* PROBLEM STATEMENT *
Once you find the line containing "li1 | - | 2528 | - |" in the data below, copy it and each following line exactly, up to and including the line containing "global route,1.55,1.32,0.479", and nothing else.

* MATERIAL SUPPLIED *
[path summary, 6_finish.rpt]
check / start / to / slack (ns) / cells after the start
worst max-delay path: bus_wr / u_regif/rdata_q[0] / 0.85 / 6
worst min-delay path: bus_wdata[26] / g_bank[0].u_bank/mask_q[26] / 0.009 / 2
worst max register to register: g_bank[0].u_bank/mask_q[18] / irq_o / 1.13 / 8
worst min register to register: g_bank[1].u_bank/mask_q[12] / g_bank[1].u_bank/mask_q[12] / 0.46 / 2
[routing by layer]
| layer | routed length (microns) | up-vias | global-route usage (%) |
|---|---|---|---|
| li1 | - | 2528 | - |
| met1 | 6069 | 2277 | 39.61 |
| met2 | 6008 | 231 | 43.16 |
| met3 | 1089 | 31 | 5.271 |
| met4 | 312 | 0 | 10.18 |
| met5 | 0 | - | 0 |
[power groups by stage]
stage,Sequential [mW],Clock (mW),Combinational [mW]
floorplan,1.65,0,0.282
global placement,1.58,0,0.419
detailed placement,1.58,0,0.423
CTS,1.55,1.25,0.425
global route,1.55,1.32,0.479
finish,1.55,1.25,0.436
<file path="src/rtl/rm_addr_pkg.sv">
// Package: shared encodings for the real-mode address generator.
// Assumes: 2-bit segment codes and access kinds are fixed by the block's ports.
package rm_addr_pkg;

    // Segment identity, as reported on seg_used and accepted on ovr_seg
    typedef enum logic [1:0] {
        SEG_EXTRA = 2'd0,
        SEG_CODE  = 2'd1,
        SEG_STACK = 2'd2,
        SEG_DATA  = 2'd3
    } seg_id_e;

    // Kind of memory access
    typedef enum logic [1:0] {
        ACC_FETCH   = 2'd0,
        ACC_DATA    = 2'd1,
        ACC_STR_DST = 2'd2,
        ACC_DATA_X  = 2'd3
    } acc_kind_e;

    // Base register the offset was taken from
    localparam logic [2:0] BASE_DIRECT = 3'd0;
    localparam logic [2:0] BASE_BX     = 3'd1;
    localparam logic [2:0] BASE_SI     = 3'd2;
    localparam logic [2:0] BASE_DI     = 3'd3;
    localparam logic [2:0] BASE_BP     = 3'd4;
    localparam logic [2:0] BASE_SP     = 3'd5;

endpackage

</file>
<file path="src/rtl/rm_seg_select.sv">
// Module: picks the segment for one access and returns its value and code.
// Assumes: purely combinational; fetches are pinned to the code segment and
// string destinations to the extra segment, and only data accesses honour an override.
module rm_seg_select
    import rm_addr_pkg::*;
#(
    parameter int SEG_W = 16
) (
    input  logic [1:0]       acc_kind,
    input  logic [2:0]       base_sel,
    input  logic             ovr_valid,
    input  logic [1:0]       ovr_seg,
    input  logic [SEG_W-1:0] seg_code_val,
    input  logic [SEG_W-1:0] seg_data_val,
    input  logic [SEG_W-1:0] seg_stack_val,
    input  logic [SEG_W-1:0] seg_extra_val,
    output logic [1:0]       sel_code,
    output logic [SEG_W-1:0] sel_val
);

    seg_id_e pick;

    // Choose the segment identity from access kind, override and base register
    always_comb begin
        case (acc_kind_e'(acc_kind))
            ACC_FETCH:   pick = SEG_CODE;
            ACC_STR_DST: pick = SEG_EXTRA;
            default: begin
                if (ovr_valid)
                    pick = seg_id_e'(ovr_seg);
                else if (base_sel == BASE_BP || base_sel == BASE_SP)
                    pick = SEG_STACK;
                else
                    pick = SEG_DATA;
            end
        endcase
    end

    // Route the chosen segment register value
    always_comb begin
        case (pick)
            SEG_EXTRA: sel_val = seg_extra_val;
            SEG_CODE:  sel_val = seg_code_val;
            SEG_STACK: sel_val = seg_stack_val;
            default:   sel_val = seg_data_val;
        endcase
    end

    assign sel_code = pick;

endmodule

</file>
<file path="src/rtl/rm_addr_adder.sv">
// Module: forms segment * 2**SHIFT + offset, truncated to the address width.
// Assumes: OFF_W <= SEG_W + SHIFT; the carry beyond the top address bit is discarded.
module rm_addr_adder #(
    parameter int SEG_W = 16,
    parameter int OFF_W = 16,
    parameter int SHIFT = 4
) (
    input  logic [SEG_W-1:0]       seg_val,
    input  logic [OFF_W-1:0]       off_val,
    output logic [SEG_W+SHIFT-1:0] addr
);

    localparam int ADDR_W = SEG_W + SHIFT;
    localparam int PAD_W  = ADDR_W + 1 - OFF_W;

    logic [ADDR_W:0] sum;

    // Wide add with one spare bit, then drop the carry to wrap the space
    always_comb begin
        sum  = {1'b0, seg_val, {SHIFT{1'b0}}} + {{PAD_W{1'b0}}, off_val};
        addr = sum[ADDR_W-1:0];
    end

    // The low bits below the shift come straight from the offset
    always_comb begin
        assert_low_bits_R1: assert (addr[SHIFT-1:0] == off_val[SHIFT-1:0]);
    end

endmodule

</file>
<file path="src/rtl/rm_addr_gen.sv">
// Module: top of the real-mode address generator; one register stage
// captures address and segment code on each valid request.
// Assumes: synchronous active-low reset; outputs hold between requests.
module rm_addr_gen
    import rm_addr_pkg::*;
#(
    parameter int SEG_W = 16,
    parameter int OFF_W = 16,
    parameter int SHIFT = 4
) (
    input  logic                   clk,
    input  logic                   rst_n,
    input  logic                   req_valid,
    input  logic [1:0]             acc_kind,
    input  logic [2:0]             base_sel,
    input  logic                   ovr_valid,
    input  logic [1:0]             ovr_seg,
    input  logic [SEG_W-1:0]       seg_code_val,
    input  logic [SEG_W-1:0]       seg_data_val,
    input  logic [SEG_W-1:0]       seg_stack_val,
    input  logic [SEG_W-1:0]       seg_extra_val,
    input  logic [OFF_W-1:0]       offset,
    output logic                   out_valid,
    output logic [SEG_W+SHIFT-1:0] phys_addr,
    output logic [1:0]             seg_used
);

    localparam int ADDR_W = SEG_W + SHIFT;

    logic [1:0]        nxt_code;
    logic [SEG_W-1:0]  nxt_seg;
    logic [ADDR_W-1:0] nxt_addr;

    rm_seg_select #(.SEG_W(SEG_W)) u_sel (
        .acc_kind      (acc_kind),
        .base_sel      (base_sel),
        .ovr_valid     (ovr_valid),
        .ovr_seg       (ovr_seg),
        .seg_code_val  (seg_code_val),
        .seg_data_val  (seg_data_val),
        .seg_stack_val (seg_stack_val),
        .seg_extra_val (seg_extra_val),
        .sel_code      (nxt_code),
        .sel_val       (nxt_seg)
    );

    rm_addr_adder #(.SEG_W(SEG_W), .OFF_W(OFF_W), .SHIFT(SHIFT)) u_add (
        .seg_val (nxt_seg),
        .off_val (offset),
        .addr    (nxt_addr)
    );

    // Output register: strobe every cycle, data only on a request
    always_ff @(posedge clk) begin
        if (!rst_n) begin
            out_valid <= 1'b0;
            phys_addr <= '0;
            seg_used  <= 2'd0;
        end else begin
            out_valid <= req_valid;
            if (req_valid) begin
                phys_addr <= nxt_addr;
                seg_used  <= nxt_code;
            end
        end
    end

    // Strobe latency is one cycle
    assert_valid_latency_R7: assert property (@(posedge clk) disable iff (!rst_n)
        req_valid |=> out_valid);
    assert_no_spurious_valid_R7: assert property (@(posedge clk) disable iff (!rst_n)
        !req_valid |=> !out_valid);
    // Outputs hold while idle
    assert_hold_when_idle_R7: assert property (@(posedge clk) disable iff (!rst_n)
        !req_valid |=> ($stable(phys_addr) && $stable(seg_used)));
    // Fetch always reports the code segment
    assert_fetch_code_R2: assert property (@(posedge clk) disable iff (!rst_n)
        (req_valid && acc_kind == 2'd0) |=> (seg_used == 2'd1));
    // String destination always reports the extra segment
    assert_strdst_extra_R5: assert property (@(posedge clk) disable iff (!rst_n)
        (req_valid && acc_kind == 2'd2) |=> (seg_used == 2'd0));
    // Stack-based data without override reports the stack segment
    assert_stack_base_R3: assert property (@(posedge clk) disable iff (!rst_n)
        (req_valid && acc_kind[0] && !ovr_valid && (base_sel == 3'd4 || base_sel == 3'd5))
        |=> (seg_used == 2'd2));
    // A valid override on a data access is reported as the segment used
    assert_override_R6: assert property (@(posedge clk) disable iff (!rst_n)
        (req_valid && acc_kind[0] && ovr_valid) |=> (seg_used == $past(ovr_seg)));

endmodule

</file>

* * *

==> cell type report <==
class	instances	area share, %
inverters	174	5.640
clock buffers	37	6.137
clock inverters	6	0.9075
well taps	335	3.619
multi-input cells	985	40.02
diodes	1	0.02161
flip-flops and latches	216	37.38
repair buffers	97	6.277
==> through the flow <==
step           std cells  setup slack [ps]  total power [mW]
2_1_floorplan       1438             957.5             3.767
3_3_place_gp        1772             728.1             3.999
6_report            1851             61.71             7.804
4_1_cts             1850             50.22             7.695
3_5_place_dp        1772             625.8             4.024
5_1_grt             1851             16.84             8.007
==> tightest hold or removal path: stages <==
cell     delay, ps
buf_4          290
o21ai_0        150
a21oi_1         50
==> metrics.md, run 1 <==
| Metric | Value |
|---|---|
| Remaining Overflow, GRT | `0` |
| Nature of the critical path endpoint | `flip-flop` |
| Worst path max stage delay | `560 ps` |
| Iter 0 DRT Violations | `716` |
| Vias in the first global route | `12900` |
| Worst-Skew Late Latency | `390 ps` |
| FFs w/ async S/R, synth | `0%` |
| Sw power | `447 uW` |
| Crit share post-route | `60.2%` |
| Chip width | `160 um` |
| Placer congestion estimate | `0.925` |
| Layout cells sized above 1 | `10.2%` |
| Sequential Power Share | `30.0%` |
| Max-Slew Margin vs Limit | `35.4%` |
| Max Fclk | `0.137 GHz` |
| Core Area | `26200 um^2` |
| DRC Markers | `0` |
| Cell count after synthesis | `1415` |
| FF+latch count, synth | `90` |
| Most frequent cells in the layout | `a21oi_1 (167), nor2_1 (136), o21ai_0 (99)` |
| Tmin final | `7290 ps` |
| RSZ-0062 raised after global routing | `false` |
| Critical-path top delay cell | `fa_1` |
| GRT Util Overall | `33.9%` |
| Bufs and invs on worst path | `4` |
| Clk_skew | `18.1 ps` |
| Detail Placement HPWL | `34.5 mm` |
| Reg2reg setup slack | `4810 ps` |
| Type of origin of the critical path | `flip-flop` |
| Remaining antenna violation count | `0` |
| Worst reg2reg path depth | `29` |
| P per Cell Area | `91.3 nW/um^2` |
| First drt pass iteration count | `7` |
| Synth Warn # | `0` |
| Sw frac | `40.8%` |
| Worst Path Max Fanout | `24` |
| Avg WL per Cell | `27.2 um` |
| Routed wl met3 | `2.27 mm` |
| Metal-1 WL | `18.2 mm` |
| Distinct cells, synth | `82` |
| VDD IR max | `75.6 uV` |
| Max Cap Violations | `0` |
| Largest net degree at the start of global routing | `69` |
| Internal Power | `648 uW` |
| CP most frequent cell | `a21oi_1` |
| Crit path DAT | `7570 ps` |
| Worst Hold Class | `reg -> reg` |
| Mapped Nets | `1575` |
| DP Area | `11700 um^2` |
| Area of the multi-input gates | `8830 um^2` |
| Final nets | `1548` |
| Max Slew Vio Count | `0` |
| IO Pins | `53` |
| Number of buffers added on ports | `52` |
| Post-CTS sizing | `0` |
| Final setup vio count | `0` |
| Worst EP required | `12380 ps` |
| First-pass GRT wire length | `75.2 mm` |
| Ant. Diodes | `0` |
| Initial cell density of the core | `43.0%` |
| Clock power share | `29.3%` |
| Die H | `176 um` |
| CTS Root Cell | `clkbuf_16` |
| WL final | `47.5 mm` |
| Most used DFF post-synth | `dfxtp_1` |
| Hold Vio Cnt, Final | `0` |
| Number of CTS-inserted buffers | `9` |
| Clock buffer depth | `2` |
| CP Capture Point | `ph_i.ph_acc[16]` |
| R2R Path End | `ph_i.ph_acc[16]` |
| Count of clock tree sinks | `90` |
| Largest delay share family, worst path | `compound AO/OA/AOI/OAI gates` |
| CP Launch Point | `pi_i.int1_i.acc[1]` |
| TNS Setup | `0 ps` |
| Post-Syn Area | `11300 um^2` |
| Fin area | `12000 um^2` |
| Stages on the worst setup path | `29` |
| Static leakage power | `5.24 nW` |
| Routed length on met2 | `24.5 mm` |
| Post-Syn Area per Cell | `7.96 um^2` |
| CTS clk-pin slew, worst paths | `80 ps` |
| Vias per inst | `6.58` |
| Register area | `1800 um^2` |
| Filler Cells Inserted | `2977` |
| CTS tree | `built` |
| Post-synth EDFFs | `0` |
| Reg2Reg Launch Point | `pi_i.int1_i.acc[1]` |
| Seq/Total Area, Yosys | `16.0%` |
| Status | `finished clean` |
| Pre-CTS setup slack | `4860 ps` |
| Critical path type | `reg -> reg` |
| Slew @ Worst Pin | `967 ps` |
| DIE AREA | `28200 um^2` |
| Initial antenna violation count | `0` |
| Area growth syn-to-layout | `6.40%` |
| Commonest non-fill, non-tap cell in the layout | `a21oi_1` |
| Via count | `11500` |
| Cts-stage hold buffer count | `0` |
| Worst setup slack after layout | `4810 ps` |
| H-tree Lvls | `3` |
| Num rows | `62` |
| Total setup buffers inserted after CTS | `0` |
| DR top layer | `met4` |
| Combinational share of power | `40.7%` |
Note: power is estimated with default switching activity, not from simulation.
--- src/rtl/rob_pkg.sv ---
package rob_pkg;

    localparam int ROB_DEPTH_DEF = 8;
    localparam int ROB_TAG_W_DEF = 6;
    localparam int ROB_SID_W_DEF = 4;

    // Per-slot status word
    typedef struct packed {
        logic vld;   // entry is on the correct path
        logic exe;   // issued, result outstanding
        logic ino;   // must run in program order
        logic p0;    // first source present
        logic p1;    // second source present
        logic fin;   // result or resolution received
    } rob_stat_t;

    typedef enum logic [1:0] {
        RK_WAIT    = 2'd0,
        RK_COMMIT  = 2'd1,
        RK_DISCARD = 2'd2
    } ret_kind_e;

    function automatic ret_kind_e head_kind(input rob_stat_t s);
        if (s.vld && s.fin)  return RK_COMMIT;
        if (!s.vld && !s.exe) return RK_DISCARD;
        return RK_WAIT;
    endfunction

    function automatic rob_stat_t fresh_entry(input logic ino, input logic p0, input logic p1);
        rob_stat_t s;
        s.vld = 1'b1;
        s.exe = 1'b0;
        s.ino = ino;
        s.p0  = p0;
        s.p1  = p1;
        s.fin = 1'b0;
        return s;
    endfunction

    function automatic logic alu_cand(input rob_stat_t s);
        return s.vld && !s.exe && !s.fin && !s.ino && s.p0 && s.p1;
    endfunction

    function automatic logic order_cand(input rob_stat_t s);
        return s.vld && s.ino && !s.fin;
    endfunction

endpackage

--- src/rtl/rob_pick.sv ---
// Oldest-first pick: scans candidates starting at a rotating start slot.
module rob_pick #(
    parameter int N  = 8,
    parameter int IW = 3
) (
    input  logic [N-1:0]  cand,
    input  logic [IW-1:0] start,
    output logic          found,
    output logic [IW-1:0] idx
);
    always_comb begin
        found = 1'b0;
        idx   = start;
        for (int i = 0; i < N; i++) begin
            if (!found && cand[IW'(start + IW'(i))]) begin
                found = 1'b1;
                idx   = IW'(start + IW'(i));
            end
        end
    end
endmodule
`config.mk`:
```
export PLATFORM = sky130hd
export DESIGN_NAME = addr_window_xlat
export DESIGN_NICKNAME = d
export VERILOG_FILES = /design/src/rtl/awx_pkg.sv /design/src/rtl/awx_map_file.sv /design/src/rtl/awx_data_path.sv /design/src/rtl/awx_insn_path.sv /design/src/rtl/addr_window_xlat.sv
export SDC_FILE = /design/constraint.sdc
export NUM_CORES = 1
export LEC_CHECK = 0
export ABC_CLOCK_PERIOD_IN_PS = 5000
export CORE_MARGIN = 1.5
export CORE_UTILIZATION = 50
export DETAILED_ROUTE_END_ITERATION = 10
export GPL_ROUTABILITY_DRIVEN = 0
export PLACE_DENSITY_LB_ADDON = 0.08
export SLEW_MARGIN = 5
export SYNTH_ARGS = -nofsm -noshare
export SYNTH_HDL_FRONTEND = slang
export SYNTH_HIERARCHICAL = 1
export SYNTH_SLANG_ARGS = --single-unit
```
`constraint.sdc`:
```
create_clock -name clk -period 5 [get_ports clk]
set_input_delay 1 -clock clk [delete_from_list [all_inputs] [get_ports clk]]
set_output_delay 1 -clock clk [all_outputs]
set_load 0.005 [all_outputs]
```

* * *

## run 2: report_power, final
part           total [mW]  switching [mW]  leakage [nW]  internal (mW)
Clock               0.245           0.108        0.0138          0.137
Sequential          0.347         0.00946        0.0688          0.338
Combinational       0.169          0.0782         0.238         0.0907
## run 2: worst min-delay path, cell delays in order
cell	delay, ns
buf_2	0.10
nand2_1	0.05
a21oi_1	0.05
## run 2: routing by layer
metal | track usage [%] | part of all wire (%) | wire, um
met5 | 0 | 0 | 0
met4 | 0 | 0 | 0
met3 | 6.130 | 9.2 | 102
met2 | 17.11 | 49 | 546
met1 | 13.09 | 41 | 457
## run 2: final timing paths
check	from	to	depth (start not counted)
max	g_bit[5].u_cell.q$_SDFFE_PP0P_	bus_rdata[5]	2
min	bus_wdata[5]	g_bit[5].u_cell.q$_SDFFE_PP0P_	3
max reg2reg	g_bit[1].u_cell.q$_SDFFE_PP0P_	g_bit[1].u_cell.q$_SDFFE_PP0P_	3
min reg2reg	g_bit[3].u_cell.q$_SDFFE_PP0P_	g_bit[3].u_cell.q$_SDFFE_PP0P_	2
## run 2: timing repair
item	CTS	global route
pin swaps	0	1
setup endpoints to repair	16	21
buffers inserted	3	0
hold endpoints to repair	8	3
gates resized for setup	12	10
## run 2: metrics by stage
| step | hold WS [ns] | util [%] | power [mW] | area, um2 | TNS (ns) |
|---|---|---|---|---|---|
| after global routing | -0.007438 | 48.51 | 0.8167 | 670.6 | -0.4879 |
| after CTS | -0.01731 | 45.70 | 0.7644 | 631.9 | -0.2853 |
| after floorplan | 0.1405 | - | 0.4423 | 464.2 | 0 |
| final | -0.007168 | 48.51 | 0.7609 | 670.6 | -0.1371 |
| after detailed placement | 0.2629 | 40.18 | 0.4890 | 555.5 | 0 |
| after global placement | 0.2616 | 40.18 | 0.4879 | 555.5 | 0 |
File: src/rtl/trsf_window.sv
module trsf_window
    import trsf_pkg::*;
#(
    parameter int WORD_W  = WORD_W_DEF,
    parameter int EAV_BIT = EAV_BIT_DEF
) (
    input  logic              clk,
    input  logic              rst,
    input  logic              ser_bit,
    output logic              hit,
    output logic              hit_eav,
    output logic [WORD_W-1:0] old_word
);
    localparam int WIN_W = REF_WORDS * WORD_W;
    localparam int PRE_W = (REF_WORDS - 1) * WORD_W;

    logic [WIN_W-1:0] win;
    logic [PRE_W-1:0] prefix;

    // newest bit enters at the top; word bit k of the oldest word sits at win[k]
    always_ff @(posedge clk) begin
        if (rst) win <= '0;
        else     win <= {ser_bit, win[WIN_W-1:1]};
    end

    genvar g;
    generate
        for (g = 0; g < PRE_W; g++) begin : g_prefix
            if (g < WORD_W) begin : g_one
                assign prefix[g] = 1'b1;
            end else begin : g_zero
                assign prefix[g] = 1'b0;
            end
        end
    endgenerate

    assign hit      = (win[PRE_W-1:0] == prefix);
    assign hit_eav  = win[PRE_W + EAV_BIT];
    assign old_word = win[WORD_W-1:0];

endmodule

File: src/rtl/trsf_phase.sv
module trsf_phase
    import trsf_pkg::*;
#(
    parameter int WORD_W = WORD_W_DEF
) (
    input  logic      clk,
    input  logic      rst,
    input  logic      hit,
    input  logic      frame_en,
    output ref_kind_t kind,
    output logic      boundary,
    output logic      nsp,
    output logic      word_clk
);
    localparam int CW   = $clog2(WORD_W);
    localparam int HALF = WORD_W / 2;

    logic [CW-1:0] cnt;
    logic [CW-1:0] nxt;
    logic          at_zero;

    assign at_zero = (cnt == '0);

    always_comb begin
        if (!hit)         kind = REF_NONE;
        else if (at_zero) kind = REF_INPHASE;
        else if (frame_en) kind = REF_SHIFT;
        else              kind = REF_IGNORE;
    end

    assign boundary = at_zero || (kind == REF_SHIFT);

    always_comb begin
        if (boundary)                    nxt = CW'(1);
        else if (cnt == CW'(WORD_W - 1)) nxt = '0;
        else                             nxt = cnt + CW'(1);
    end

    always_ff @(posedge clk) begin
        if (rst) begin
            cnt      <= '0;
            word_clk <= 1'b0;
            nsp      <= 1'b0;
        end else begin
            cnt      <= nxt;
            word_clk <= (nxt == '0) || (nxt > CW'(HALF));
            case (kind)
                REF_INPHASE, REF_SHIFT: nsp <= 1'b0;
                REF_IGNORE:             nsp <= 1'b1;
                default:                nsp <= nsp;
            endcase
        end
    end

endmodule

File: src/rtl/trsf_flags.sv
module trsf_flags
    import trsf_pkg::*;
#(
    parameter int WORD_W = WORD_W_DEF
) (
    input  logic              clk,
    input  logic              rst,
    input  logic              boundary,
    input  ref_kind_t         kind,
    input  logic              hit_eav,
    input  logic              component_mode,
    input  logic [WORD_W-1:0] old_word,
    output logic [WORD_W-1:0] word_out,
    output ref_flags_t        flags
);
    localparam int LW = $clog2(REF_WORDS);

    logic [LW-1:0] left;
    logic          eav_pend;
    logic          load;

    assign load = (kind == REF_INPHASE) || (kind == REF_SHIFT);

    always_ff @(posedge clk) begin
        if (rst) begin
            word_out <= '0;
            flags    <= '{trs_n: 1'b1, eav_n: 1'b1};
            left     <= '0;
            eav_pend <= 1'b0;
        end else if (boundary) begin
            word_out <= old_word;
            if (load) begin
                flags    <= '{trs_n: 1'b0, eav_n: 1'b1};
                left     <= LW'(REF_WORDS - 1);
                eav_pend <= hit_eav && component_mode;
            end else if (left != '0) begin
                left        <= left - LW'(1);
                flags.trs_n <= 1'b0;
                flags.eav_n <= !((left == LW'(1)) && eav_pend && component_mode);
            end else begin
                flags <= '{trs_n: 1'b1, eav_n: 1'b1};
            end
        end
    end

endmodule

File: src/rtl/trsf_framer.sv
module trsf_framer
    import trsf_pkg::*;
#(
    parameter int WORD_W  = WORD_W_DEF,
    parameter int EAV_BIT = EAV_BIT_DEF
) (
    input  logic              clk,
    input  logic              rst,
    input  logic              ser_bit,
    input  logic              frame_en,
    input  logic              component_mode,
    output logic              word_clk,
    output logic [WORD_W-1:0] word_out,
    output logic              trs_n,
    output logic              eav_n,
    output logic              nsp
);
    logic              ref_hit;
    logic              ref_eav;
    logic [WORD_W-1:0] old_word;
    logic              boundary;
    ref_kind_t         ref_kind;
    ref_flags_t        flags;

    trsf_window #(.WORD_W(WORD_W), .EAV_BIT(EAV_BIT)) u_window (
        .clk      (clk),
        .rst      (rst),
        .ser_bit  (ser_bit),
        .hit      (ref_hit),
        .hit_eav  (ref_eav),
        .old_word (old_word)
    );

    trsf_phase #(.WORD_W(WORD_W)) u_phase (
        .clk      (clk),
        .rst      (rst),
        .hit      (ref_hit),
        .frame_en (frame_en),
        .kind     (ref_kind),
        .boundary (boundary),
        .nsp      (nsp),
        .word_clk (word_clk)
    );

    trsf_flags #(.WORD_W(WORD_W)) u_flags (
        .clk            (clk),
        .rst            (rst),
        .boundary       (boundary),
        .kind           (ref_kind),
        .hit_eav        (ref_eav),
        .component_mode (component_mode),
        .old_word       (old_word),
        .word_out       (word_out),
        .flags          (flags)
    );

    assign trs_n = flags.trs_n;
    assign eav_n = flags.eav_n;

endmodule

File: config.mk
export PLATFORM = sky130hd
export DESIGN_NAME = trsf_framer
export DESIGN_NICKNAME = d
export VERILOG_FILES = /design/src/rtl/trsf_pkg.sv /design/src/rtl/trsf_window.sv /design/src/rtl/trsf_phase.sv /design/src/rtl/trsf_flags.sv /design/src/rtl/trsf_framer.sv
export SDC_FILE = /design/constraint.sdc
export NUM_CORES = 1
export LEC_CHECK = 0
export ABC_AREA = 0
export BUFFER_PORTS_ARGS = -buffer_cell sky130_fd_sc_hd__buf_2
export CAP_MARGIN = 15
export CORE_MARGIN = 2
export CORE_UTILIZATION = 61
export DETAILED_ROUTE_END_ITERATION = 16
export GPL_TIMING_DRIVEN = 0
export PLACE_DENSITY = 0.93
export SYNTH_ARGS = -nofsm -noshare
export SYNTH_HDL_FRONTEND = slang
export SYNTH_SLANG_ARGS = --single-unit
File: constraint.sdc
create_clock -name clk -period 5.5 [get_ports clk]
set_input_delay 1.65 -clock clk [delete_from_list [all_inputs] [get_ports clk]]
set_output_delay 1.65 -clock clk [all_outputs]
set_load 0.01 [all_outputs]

* TASK RESULT *
| li1 | - | 2528 | - |
| met1 | 6069 | 2277 | 39.61 |
| met2 | 6008 | 231 | 43.16 |
| met3 | 1089 | 31 | 5.271 |
| met4 | 312 | 0 | 10.18 |
| met5 | 0 | - | 0 |
[power groups by stage]
stage,Sequential [mW],Clock (mW),Combinational [mW]
floorplan,1.65,0,0.282
global placement,1.58,0,0.419
detailed placement,1.58,0,0.423
CTS,1.55,1.25,0.425
global route,1.55,1.32,0.479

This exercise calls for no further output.